- _What this task involves_
Read the lines below. Copy out any that hold the string "buffers".

- _Source material_
Source: an optimization exercise on an open RTL-to-GDS flow (aim: small area). Production flows keep margins and buffers that such runs may drop. Only simulation tests tie the RTL to the original design; equivalence was not proved. No driver is modelled on the clock port, so clocking that relies on it looks cheaper here than on a real chip. Power figures rest on the tool's default switching activity, not on a simulated workload.

==> flow/design.v <==
module calendar_clock (
    input         clk,
    input         rst_n,
    input         tick,
    input         adj_min,
    input         adj_hr,
    input         day_add,
    input         month_add,
    input         year_add,
    input         set_min,
    input         set_hr,
    input         bell_en,
    output [7:0]  hour,
    output [7:0]  minute,
    output [7:0]  second,
    output [7:0]  day,
    output [7:0]  month,
    output [15:0] year,
    output        leap,
    output [2:0]  weekday,
    output        pulse_day,
    output [7:0]  alarm_hr,
    output [7:0]  alarm_min,
    output        alarm,
    output        chime
);
    function [3:0] inc10(input [3:0] u);
        inc10 = {u[3] ^ (u[0] & (u[3] | (u[1] & u[2]))),
                 u[2] ^ (u[0] & u[1]),
                 u[1] ^ (u[0] & ~u[3]),
                 ~u[0]};
    endfunction
    function [2:0] inc6(input [2:0] t);
        inc6 = {t[2] ^ (t[0] & (t[1] | t[2])),
                t[1] ^ (t[0] & ~t[2]),
                ~t[0]};
    endfunction
    function is9(input [3:0] u);
        is9 = u[3] & u[0];
    endfunction
    function is5(input [2:0] t);
        is5 = t[2] & t[0];
    endfunction
    reg [2:0] s_t, m_t, am_t;
    reg [3:0] s_u, m_u, am_u;
    reg [1:0] h_t, ah_t, d_t;
    reg [3:0] h_u, ah_u, d_u;
    reg [3:0] mo;                  
    reg [3:0] y3, y2, y1, y0;      
    wire s59   = is5(s_t) & is9(s_u);
    wire m59   = is5(m_t) & is9(m_u);
    wire h23   = h_t[1] & h_u[1] & h_u[0];
    wire ah23  = ah_t[1] & ah_u[1] & ah_u[0];
    assign pulse_day = h23 & m59 & s59;
    wire feb  = ~mo[3] & ~mo[2] & mo[1] & ~mo[0];
    wire l31  = mo[3] ^ mo[0];
    wire l30  = ~l31 & ~feb;
    wire l29  = feb & leap;
    wire l28  = feb & ~leap;
    wire dt3  = d_t[1] & d_t[0];
    wire dt2  = d_t[1] & ~d_t[0];
    wire day_ge = dt3 ? (~l31 | d_u[0]) : (dt2 & (l29 ? is9(d_u) : l28 & d_u[3]));
    wire day_eq = (l31 & dt3 & d_u[0]) | (l30 & dt3 & ~d_u[0]) |
                  (l29 & dt2 & is9(d_u)) | (l28 & dt2 & d_u[3] & ~d_u[0]);
    wire pulse_month = pulse_day & day_eq;
    wire pulse_year  = pulse_month & mo[3] & mo[2];
    wire y9999 = is9(y3) & is9(y2) & is9(y1) & is9(y0);
    wire en_min = tick & (adj_min | s59);
    wire en_hr  = tick & (adj_hr | (m59 & s59));
    wire en_day = tick & (pulse_day | day_add);
    wire en_mon = tick & (pulse_month | month_add);
    wire en_yr  = tick & (pulse_year | year_add);
    always @(posedge clk or negedge rst_n) begin
        if (!rst_n) begin
            s_t <= 3'd0; s_u <= 4'd0;
            m_t <= 3'd0; m_u <= 4'd0;
            h_t <= 2'd0; h_u <= 4'd0;
            am_t <= 3'd0; am_u <= 4'd0;
            ah_t <= 2'd0; ah_u <= 4'd0;
            d_t <= 2'd1; d_u <= 4'd2;
            mo  <= 4'd12;
            y3 <= 4'd2; y2 <= 4'd0; y1 <= 4'd2; y0 <= 4'd3;
        end else begin
            if (tick) begin
                s_u <= inc10(s_u);
                if (is9(s_u)) s_t <= inc6(s_t);
            end
            if (en_min) begin
                m_u <= inc10(m_u);
                if (is9(m_u)) m_t <= inc6(m_t);
            end
            if (en_hr) begin
                if (h23) begin
                    h_t <= 2'd0; h_u <= 4'd0;
                end else begin
                    h_u <= inc10(h_u);
                    if (is9(h_u)) h_t <= h_t + 2'd1;
                end
            end
            if (tick & set_min) begin
                am_u <= inc10(am_u);
                if (is9(am_u)) am_t <= inc6(am_t);
            end
            if (tick & set_hr) begin
                if (ah23) begin
                    ah_t <= 2'd0; ah_u <= 4'd0;
                end else begin
                    ah_u <= inc10(ah_u);
                    if (is9(ah_u)) ah_t <= ah_t + 2'd1;
                end
            end
            if (en_day) begin
                if (day_ge) begin
                    d_t <= 2'd0; d_u <= 4'd1;
                end else begin
                    d_u <= inc10(d_u);
                    if (is9(d_u)) d_t <= d_t + 2'd1;
                end
            end
            if (en_mon)
                mo <= (mo[3] & mo[2]) ? 4'd1 : mo + 4'd1;
            if (en_yr) begin
                y0 <= y9999 ? 4'd1 : inc10(y0);
                if (is9(y0)) y1 <= inc10(y1);
                if (is9(y0) & is9(y1)) y2 <= inc10(y2);
                if (is9(y0) & is9(y1) & is9(y2)) y3 <= inc10(y3);
            end
        end
    end
    assign second    = {1'b0, s_t, s_u};
    assign minute    = {1'b0, m_t, m_u};
    assign hour      = {2'b0, h_t, h_u};
    assign alarm_min = {1'b0, am_t, am_u};
    assign alarm_hr  = {2'b0, ah_t, ah_u};
    assign day       = {2'b0, d_t, d_u};
    wire mo_ten = mo[3] & (mo[2] | mo[1]);
    assign month     = {3'b0, mo_ten, mo[3] & ~mo_ten, mo[2] & ~mo_ten,
                        mo_ten ? mo[2] : mo[1], mo[0]};
    assign year      = {y3, y2, y1, y0};
    wire k4 = ~y0[0] & (y0[1] ~^ y1[0]);      
    wire j4 = ~y2[0] & (y2[1] ~^ y3[0]);      
    wire kz = (y1 == 4'd0) & (y0 == 4'd0);
    assign leap = k4 & (~kz | j4);
    assign alarm = bell_en & (alarm_hr == hour) & (alarm_min == minute);
    assign chime = m59 & is5(s_t) & s_u[0] & (s_u[3] | (s_u[2] & ~s_u[1]));
    reg [2:0] wd;
    assign weekday = wd;
    wire [2:0] dd = ~en_day ? 3'd0 :
                    ~day_ge ? 3'd1 :
                    d_t[0] ? {1'b1, ~d_u[0], d_u[0]} : {2'b00, ~d_u[0]};
    wire y99   = is9(y1) & is9(y0);
    wire k3    = y0[0] & (y0[1] ^ y1[0]);           
    wire j3    = y2[0] & (y2[1] ^ y3[0]);           
    wire leap1 = k3 & (~y99 | j3);
    wire lnew  = en_yr ? (leap1 & ~y9999) : leap;
    wire janfeb = ~mo[3] & ~mo[2] & ~(mo[1] & mo[0]);
    wire dec   = mo[3] & mo[2];
    wire [1:0] dm = ~en_mon ? 2'd0 :
                    feb ? {1'b0, lnew} :
                    dec ? {~lnew, lnew} :
                    l31 ? 2'd3 : 2'd2;
    wire [1:0] dy = ~en_yr ? 2'd0 :
                    y9999 ? 2'd3 :
                    {janfeb ? leap : leap1, ~(janfeb ? leap : leap1)};
    wire [4:0] wsum = wd + dd + dm + dy;
    wire [3:0] wf1  = wsum[4:3] + wsum[2:0];
    wire [2:0] wf2  = wf1[3] + wf1[2:0];
    wire [2:0] wd_next = (wf2 == 3'd7) ? 3'd0 : wf2;
    always @(posedge clk or negedge rst_n)
        if (!rst_n) wd <= 3'd2;         
        else        wd <= wd_next;
endmodule
Settings: LEC_CHECK=0, ABC_AREA=1, CAP_MARGIN=20, CORE_MARGIN=2, CORE_UTILIZATION=40, CTS_BUF_LIST=sky130_fd_sc_hd__clkbuf_2 sky130_fd_sc_hd__clkbuf_4, PLACE_DENSITY=0.6, SLEW_MARGIN=20; clock period 24.0 ns.
standard.sh (not shown) runs the stock make flow with config.mk's settings and CLKGATE_MAP_FILE= SYNTH_SCRIPT=/design/flow/synth_recipe.tcl, a recipe that flattens the netlist after the stock synthesis.
==> flow/flow/run.sh <==
#!/bin/bash
# Own flow: the standard synthesis; then the combinational logic between the
# (unchanged) registers is re-mapped by ABC for area with a few scripts, and
# the smallest result that is proven equal to the standard netlist is kept;
# then the standard layout, with port buffers of the smallest buffer cell
# and, if flow/cts_args.txt exists, those clock tree options.
set -euo pipefail
W=$(pwd)
F=$W/flow
R=$W/orfs/results/$FLOW_PLATFORM/calendar_clock/base
LIB=$FLOW_HOME/platforms/$FLOW_PLATFORM/lib/sky130_fd_sc_hd__tt_025C_1v80.lib
export BUFFER_PORTS_ARGS="-buffer_cell sky130_fd_sc_hd__buf_1"
if [[ -f $F/cts_args.txt ]]; then
  export CTS_ARGS="$(cat $F/cts_args.txt)"
fi

bash standard.sh synth > $W/standard_synth.log 2>&1
cp $R/1_2_yosys.v $W/synth_standard.v

DU=$(sed -n '/DONT_USE_CELLS/,/^$/p' $FLOW_HOME/platforms/$FLOW_PLATFORM/config.mk | grep -o 'sky130_fd_sc_hd__[a-z0-9_]*' | sed 's/^/-dont_use /' | tr '\n' ' ')

remap() {   # remap N: re-map with flow/remapN.abc into synth_remapN.v
  local n=$1
  cat > $W/remap$n.ys <<EOY
read_liberty -ignore_miss_func $LIB
read_verilog $W/synth_standard.v
hierarchy -top $FLOW_TOP
blackbox sky130_fd_sc_hd__df*
flatten
rename -hide w:* i:* o:* %u %d
opt_clean
abc -liberty $LIB -script $F/remap$n.abc $DU
opt_clean -purge
hilomap -hicell sky130_fd_sc_hd__conb_1 HI -locell sky130_fd_sc_hd__conb_1 LO
splitnets
opt_clean -purge
hierarchy -top $FLOW_TOP
tee -o $W/remap${n}_stat.txt stat -liberty $LIB
write_verilog -noattr -nohex -nodec $W/synth_remap$n.v
EOY
  yosys -s $W/remap$n.ys > $W/remap$n.log 2>&1 || true
}

equal() {   # equal FILE: prove FILE equal to the standard netlist
  local n=$1
  cat > $W/remap${n}_eq.ys <<EOY
read_liberty -ignore_miss_func $LIB
read_verilog $W/synth_standard.v
rename $FLOW_TOP gold
read_verilog $W/synth_remap$n.v
rename $FLOW_TOP gate
flatten gold gate
rename -hide gold/w:* gold/i:* gold/o:* %u %d
rename -hide gate/w:* gate/i:* gate/o:* %u %d
opt_clean
async2sync
equiv_make gold gate eq
hierarchy -top eq
equiv_simple -seq 2
equiv_induct -seq 2
equiv_status -assert
EOY
  yosys -s $W/remap${n}_eq.ys > $W/remap${n}_eq.log 2>&1
}

N=$(ls $F/remap*.abc | wc -l)
export -f remap
export W F LIB DU FLOW_TOP
seq 1 $N | xargs -P ${NUM_CORES:-4} -I{} bash -c 'remap {}'
: > $W/remap_choice.txt
for n in $(seq 1 $N); do
  a=$(grep -s 'Chip area' $W/remap${n}_stat.txt | awk '{print $NF}' || true)
  [[ -n "$a" && -f $W/synth_remap$n.v ]] && echo "$a $n" >> $W/remap_choice.txt
done
chosen=""
for n in $(sort -g $W/remap_choice.txt | awk '{print $2}'); do
  if equal $n; then chosen=$n; break; fi
done
if [[ -n "$chosen" ]]; then
  echo "chosen: remap$chosen" >> $W/remap_choice.txt
  cp $W/synth_remap$chosen.v $R/1_2_yosys.v
  touch $R/1_2_yosys.v
else
  echo "none proven equal; keeping the standard netlist" >> $W/remap_choice.txt
fi

bash standard.sh > $W/standard_layout.log 2>&1
==> flow/flow/cts_args.txt <==
-sink_clustering_enable -repair_clock_nets -dont_use_dummy_load -sink_clustering_size 16 -sink_clustering_max_diameter 300 -buf_list {sky130_fd_sc_hd__clkbuf_2 sky130_fd_sc_hd__clkbuf_4}
==> flow/flow/remap1.abc <==
strash
&get -n
&deepsyn -S 1 -T 20
&put
dch -f
amap
mfs3 -a
strash
&get -n
&deepsyn -S 21 -T 20
&put
dch -f
amap
==> flow/flow/remap2.abc <==
strash
&get -n
&deepsyn -S 2 -T 20
&put
dch -f
amap
mfs3 -a
strash
&get -n
&deepsyn -S 22 -T 20
&put
dch -f
amap
==> flow/flow/remap3.abc <==
strash
&get -n
&deepsyn -S 3 -T 20
&put
dch -f
amap
mfs3 -a
strash
&get -n
&deepsyn -S 23 -T 20
&put
dch -f
amap
==> flow/flow/remap4.abc <==
strash
&get -n
&deepsyn -S 4 -T 20
&put
dch -f
amap
mfs3 -a
strash
&get -n
&deepsyn -S 24 -T 20
&put
dch -f
amap
==> flow/flow/remap5.abc <==
strash
&get -n
&deepsyn -S 5 -T 40
&put
dch -f
amap
mfs3 -a
strash
&get -n
&deepsyn -S 25 -T 20
&put
dch -f
amap
==> flow/flow/remap6.abc <==
strash
&get -n
&deepsyn -S 6 -T 40
&put
dch -f
amap
mfs3 -a
strash
&get -n
&deepsyn -S 26 -T 20
&put
dch -f
amap
==> flow/flow/remap7.abc <==
strash
&get -n
&deepsyn -S 7 -T 40
&put
dch -f
amap
mfs3 -a
strash
&get -n
&deepsyn -S 27 -T 20
&put
dch -f
amap
==> flow/flow/remap8.abc <==
strash
&get -n
&deepsyn -S 8 -T 40
&put
dch -f
amap
mfs3 -a
strash
&get -n
&deepsyn -S 28 -T 20
&put
dch -f
amap
Rerun with:
--- a/flow/flow/run.sh
+++ b/flow/flow/run.sh
@@ -12,2 +12,3 @@
 export BUFFER_PORTS_ARGS="-buffer_cell sky130_fd_sc_hd__buf_1"
+export SKIP_REPAIR_TIE_FANOUT=1
 if [[ -f $F/cts_args.txt ]]; then
@@ -33,3 +34,3 @@
 opt_clean -purge
-hilomap -hicell sky130_fd_sc_hd__conb_1 HI -locell sky130_fd_sc_hd__conb_1 LO
+hilomap -singleton -hicell sky130_fd_sc_hd__conb_1 HI -locell sky130_fd_sc_hd__conb_1 LO
 splitnets
==> flow/flow/remap1.abc (replaced) <==
strash
&get -n
&deepsyn -S 0 -T 20
&put
dch -f
amap
mfs3 -a
strash
&get -n
&deepsyn -S 0 -T 20
&put
dch -f
amap
removed: flow/flow/remap2.abc
removed: flow/flow/remap3.abc
removed: flow/flow/remap4.abc
removed: flow/flow/remap5.abc
removed: flow/flow/remap6.abc
removed: flow/flow/remap7.abc
removed: flow/flow/remap8.abc
The new run finished with timing, DRC and antenna clean.
Global-route usage fell by 0.11 points.
Total power goes up by 1.1%.
Die area shrinks by about 2.5%.
Wire length came out lower by 2.8%.
Cell area goes down by about 2.3%.
Rerun with:
--- a/flow/flow/run.sh
+++ b/flow/flow/run.sh
@@ -12,3 +12,2 @@
 export BUFFER_PORTS_ARGS="-buffer_cell sky130_fd_sc_hd__buf_1"
-export SKIP_REPAIR_TIE_FANOUT=1
 if [[ -f $F/cts_args.txt ]]; then
@@ -34,3 +33,3 @@
 opt_clean -purge
-hilomap -singleton -hicell sky130_fd_sc_hd__conb_1 HI -locell sky130_fd_sc_hd__conb_1 LO
+hilomap -hicell sky130_fd_sc_hd__conb_1 HI -locell sky130_fd_sc_hd__conb_1 LO
 splitnets
@@ -67,5 +66,4 @@
 N=$(ls $F/remap*.abc | wc -l)
-export -f remap
-export W F LIB DU FLOW_TOP
-seq 1 $N | xargs -P ${NUM_CORES:-4} -I{} bash -c 'remap {}'
+for n in $(seq 1 $N); do remap $n & done
+wait
 : > $W/remap_choice.txt
==> flow/flow/cts_args.txt (replaced) <==
-sink_clustering_enable -repair_clock_nets -dont_use_dummy_load -sink_clustering_size 32 -sink_clustering_max_diameter 500 -sink_clustering_levels 1 -buf_list {sky130_fd_sc_hd__clkbuf_4}
==> flow/flow/remap1.abc (replaced) <==
strash
&get -n
&deepsyn -T 20
&put
dch -f
amap
strash
&get -n
&deepsyn -T 20
&put
dch -f
amap
==> flow/flow/remap2.abc (new file) <==
strash
&get -n
&deepsyn -T 20
&put
dch -f
amap
mfs3 -a
strash
&get -n
&deepsyn -T 20
&put
dch -f
amap
==> flow/flow/remap3.abc (new file) <==
strash
&get -n
&deepsyn -T 20
&put
dch -f
amap
strash
&get -n
&deepsyn -T 20
&put
dch -f
amap
strash
&get -n
&deepsyn -T 20
&put
dch -f
amap
==> flow/flow/remap4.abc (new file) <==
strash
&get -n
&deepsyn -T 60
&put
dch -f
amap
Outcome: The new run finished with timing, DRC and antenna clean. Register-to-register slack barely changes. Core utilization is higher by 0.49 points. Critical path depth is unchanged. Cell count is higher by 3.7%. Total power is lower by 2.1%.
Rerun with:
--- a/flow/flow/run.sh
+++ b/flow/flow/run.sh
@@ -12,2 +12,4 @@
 export BUFFER_PORTS_ARGS="-buffer_cell sky130_fd_sc_hd__buf_1"
+[[ -f $F/pre_cts.tcl ]] && export PRE_CTS_TCL=$F/pre_cts.tcl
+[[ -f $F/post_cts.tcl ]] && export POST_CTS_TCL=$F/post_cts.tcl
 if [[ -f $F/cts_args.txt ]]; then
@@ -66,4 +68,5 @@
 N=$(ls $F/remap*.abc | wc -l)
-for n in $(seq 1 $N); do remap $n & done
-wait
+export -f remap
+export W F LIB DU FLOW_TOP
+seq 1 $N | xargs -P ${NUM_CORES:-4} -I{} bash -c 'remap {}'
 : > $W/remap_choice.txt
==> flow/flow/cts_args.txt (replaced) <==
-sink_clustering_enable -repair_clock_nets -dont_use_dummy_load -sink_clustering_size 32 -sink_clustering_max_diameter 400 -buf_list {sky130_fd_sc_hd__clkbuf_4 sky130_fd_sc_hd__clkbuf_8}
==> flow/flow/post_cts.tcl (new file) <==
set_max_fanout 100000 [current_design]
==> flow/flow/pre_cts.tcl (new file) <==
set_max_fanout 32 [current_design]
==> flow/flow/remap1.abc (replaced) <==
strash
&get -n
&deepsyn -S 1 -T 20
&put
dch -f
amap
mfs3 -a
strash
&get -n
&deepsyn -S 21 -T 20
&put
dch -f
amap
==> flow/flow/remap2.abc (replaced) <==
strash
&get -n
&deepsyn -S 2 -T 20
&put
dch -f
amap
mfs3 -a
strash
&get -n
&deepsyn -S 22 -T 20
&put
dch -f
amap
==> flow/flow/remap3.abc (replaced) <==
strash
&get -n
&deepsyn -S 3 -T 20
&put
dch -f
amap
mfs3 -a
strash
&get -n
&deepsyn -S 23 -T 20
&put
dch -f
amap
==> flow/flow/remap4.abc (replaced) <==
strash
&get -n
&deepsyn -S 4 -T 20
&put
dch -f
amap
mfs3 -a
strash
&get -n
&deepsyn -S 24 -T 20
&put
dch -f
amap
==> flow/flow/remap5.abc (new file) <==
strash
&get -n
&deepsyn -S 5 -T 40
&put
dch -f
amap
mfs3 -a
strash
&get -n
&deepsyn -S 25 -T 20
&put
dch -f
amap
==> flow/flow/remap6.abc (new file) <==
strash
&get -n
&deepsyn -S 6 -T 40
&put
dch -f
amap
mfs3 -a
strash
&get -n
&deepsyn -S 26 -T 20
&put
dch -f
amap
==> flow/flow/remap7.abc (new file) <==
strash
&get -n
&deepsyn -S 7 -T 40
&put
dch -f
amap
mfs3 -a
strash
&get -n
&deepsyn -S 27 -T 20
&put
dch -f
amap
==> flow/flow/remap8.abc (new file) <==
strash
&get -n
&deepsyn -S 8 -T 40
&put
dch -f
amap
mfs3 -a
strash
&get -n
&deepsyn -S 28 -T 20
&put
dch -f
amap
Outcome: The new run ran to the end with no violations; die area is about the same; total power rises by 5.3%; register-to-register slack gets worse by 0.71 ns; setup slack hardly moves; sequential share of layout area falls by 0.75 points; clock skew falls by 0.0086 ns; via count rises by 3.2%; final area rises by 1.8%.

-- port drivers added, routing unchanged --
In the flow no input, the clock included, has a driving cell. The finished layouts below were timed again as built, in two steps.
Step 1, drivers: a clkbuf_16 drives clk and a buf_2 each remaining input, both assumed.
Step 2, shift: input delay + t, output delay - t, t = (earliest + latest rising clock arrival at the registers) / 2. This alone moves slack from input paths to output paths.
Slacks: ideal / step 1 / step 2; pairs: ideal / step 1.
run | t, ns | setup WS [ns] | hold WS [ns] | worst setup path at the end | clock arrival spread, ns
the first run | 0.415 | 13.389 / 13.367 / 13.367 | 0.522 / 0.522 / 0.522 | input to output | 0.021 / 0.022
the second run | 0.399 | 13.402 / 13.377 / 13.377 | 0.497 / 0.497 / 0.497 | input to output | 0.031 / 0.031
the third run | 0.400 | 13.391 / 13.367 / 13.367 | 0.520 / 0.520 / 0.520 | input to output | 0.022 / 0.023
the fourth run | 0.360 | 13.390 / 13.367 / 13.367 | 0.519 / 0.519 / 0.519 | input to output | 0.014 / 0.014
After both steps setup and hold are still met in every run listed. For the second run, which loses most, drivers alone change the setup slack by -0.025 ns; drivers and shift together by -0.025 ns.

- _Answer_
Source: an optimization exercise on an open RTL-to-GDS flow (aim: small area). Production flows keep margins and buffers that such runs may drop. Only simulation tests tie the RTL to the original design; equivalence was not proved. No driver is modelled on the clock port, so clocking that relies on it looks cheaper here than on a real chip. Power figures rest on the tool's default switching activity, not on a simulated workload.
# then the standard layout, with port buffers of the smallest buffer cell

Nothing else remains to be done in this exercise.